Watson: What IBM Won’t Tell You

Many years ago I was on a team tasked with the installation and set-up of IBM cutting-edge speech recognition technology for a research hospital. After we finished we decided to run some tests.

My colleague grabbed the microphone and said “penis degeneration acyclovir sildenafil citrate”. The system dutifully printed the words on the screen, exactly as he said them.

“What was that?” I asked him.

“I dunno, but I hear doctors say it all the time” he replied with a big grin, as if he was imagining himself putting on a white coat and demanding ten times the salary he was currently earning.

“We need to really test it” I said, not willing to believe the system was as clever as the IBM sales reps were trying to make everyone believe. They said the usual stuff about the biggest dictionary ever and the fastest processor on earth…able to decipher any accent in a single bound, yada, yada.

I pulled the microphone away and said “What’s for lunch?”

The screen was blank, the disk access lights were blinking, and then the screen typed “lorazepam soma heartburn”.

“Not what I was expecting but this thing might actually be genius” I said as my colleagues rolled on the floor laughing at it.

I tried again by saying “Make me a peanut butter and jelly sandwich!” It delayed, delayed some more and then printed “vitrectomy paroxetine aloe vera detoxification ciprofloxacin.”

“Yup, perfect. Looks ready for production” I said as we all giggled our way to the project manager’s office.

That’s the story that comes to mind when I read the exciting news of IBM’s latest artificial intelligence project, Watson. But before I get ahead of myself, take a look at the obvious and ironic flaws in IBM’s marketing strategy.

Financial services is the “next big one for us,” said Manoj Saxena, the man responsible for finding Watson work. IBM is confident that with a little training, the quiz-show star that can read and understand 200 million pages in three seconds can make money for IBM by helping financial firms identify risks, rewards and customer wants mere human experts may overlook.

Maybe it’s just me but why is some guy hired by IBM to tell Watson where to work? It’s the smart one, right? Ask Watson whether financial services is the “next big one” and see what this Jeopardy-winning machine says. My guess is it will pop out something like “Defence Industry for $1 trillion, Alex”.

The humans of IBM seem to say they choose target markets for Watson based on how much was spent on technology in the past. Isn’t that exactly the kind of analysis Watson was made for?

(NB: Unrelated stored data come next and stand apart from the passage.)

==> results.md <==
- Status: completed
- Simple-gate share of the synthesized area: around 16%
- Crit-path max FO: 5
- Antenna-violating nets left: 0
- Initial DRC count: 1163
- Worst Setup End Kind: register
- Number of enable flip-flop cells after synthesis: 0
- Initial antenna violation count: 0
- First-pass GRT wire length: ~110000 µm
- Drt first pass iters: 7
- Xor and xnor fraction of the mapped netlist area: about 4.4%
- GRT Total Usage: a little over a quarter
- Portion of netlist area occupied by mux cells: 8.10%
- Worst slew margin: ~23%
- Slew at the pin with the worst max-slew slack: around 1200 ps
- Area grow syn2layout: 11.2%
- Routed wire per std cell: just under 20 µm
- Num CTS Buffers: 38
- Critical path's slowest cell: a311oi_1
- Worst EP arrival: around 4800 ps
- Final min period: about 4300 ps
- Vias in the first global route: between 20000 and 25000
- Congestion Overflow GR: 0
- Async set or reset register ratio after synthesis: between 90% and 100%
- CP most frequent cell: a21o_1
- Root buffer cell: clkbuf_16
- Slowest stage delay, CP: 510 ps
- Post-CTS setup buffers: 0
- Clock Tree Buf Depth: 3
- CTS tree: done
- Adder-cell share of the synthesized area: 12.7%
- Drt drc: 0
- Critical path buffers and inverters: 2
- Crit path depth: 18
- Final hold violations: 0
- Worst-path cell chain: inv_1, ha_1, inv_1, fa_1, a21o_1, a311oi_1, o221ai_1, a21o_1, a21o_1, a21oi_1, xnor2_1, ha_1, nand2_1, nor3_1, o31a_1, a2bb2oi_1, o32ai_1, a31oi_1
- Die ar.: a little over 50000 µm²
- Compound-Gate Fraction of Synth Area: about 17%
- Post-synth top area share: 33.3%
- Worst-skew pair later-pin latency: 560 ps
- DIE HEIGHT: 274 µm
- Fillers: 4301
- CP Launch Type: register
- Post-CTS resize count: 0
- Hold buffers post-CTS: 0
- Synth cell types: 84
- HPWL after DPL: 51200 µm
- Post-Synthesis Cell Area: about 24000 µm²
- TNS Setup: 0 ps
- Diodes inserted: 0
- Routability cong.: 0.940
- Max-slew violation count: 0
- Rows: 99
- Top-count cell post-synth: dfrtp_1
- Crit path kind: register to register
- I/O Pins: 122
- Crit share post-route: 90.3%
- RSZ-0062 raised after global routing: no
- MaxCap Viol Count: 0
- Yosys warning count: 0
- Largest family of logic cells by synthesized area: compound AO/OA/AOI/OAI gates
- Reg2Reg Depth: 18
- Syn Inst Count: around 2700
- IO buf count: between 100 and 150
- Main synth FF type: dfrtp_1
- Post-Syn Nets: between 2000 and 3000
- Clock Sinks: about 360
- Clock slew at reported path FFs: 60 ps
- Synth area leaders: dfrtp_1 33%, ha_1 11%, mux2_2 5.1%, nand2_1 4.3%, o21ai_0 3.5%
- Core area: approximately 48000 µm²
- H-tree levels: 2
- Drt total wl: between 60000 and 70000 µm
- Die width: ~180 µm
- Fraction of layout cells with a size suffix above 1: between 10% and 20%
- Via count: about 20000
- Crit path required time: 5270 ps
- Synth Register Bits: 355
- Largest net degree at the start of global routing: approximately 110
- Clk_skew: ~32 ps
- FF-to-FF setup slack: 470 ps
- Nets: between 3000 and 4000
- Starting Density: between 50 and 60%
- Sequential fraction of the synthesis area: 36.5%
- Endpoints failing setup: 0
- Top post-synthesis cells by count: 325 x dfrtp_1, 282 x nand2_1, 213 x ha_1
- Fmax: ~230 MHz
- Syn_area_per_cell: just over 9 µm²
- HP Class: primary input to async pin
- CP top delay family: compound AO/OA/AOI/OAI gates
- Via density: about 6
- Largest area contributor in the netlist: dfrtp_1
--- config.mk ---
export PLATFORM = sky130hd
export DESIGN_NAME = id_slot_register_allocator_unit
export DESIGN_NICKNAME = d
export VERILOG_FILES = /design/src/hw/rtl/isra_pkg.sv /design/src/hw/rtl/isra_ram.sv /design/src/hw/rtl/id_slot_register_allocator_unit.sv
export SDC_FILE = /design/constraint.sdc
export NUM_CORES = 2
export LEC_CHECK = 0
export BUFFER_PORTS_ARGS = -buffer_cell sky130_fd_sc_hd__buf_2
export CAP_MARGIN = 20
export CELL_PAD_IN_SITES_DETAIL_PLACEMENT = 2
export CELL_PAD_IN_SITES_GLOBAL_PLACEMENT = 2
export CORE_MARGIN = 2
export CORE_UTILIZATION = 40
export DETAILED_ROUTE_END_ITERATION = 16
export PLACE_DENSITY_LB_ADDON = 0.1
export RECOVER_POWER = 25
export SLEW_MARGIN = 15
export SYNTH_ARGS = -nofsm -noshare
export SYNTH_HDL_FRONTEND = slang
export SYNTH_HIERARCHICAL = 1
export SYNTH_SLANG_ARGS = --single-unit
--- constraint.sdc ---
create_clock -name clk -period 5.22 [get_ports clk]
set_input_delay 0.261 -clock clk [delete_from_list [all_inputs] [get_ports clk]]
set_output_delay 0.261 -clock clk [all_outputs]
set_load 0.01 [all_outputs]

Banks spent about $400 billion on information technology last year, said Michael Versace, head of risk research at International Data Corp’s Financial Insights, which has done research for IBM.

I find it also ironic that the name of the guy tracking where the money goes is Versace. What if Watson was focused on risk in the retail industry? A lot of money can be made from predicting who will continue to buy Versace.

But seriously, banks took a massive hit in the 2008 crisis and have been cutting back budgets. Spending $400 billion on IT is a single data point not a trend and it certainly is not a prediction. Yet IBM doesn’t seem worried.

Watson “can give an edge” in finance, said Stephen Baker, author of books The Numerati and Final Jeopardy, a Watson biography. “It can go through newspaper articles, documents, SEC filings, and try to make some sense out of them, put them into a context banks are interested in, like risk.”

Perhaps the real question they should be asking Watson is whether it can predict or find the junk, toxic loans and Bernie Madoff schemes. But that is the part of the story IBM is probably not happy to discuss. While they will always tell you it can outrun human processing they tend not to talk about the dark side of that equation — it can make mistakes faster than ever before and might not be able to recognise when it has based itself on humans’ faulty logic.

I tried to highlight this quandary in my BSidesLV presentation last year “2011: A Cloud Odyssey“. Aside from simple error in automation, automation of human thought can also mean accelerating the wrong decision or having too much confidence in a decision. HAL killed the crew of his ship when he (mistakenly) thought they would jeopardise the mission.

Watson isn’t as powerful as HAL, of course, and probably will be managed better. If you think of it as a CPU, a fast tool, the level of risk seems far more reasonable. Unfortunately we humans always are tempted to personalise computers and see them as thinking, sensing machines…only to realise too late our deepest questions will be answered with nonsense (e.g. “42“).

A first person account of Watson that was sent to me seems far more reasonable in perspective and explanation of limitations than the predictably glowing marketing statements from IBM.

It fails mostly when leaps of creative thinking are required. The kind of thing humans can do quickly and computers can’t. Otherwise it searches (and seems to add to) its knowledge base much as humans do, only way way faster. Perfect (almost) for Jeopardy. Or for assisting with diagnosing medical conditions.

That sounds like something Watson might agree with.

Watson

Update: a decade later in 2022, Watson has been scrapped for trying to kill patients.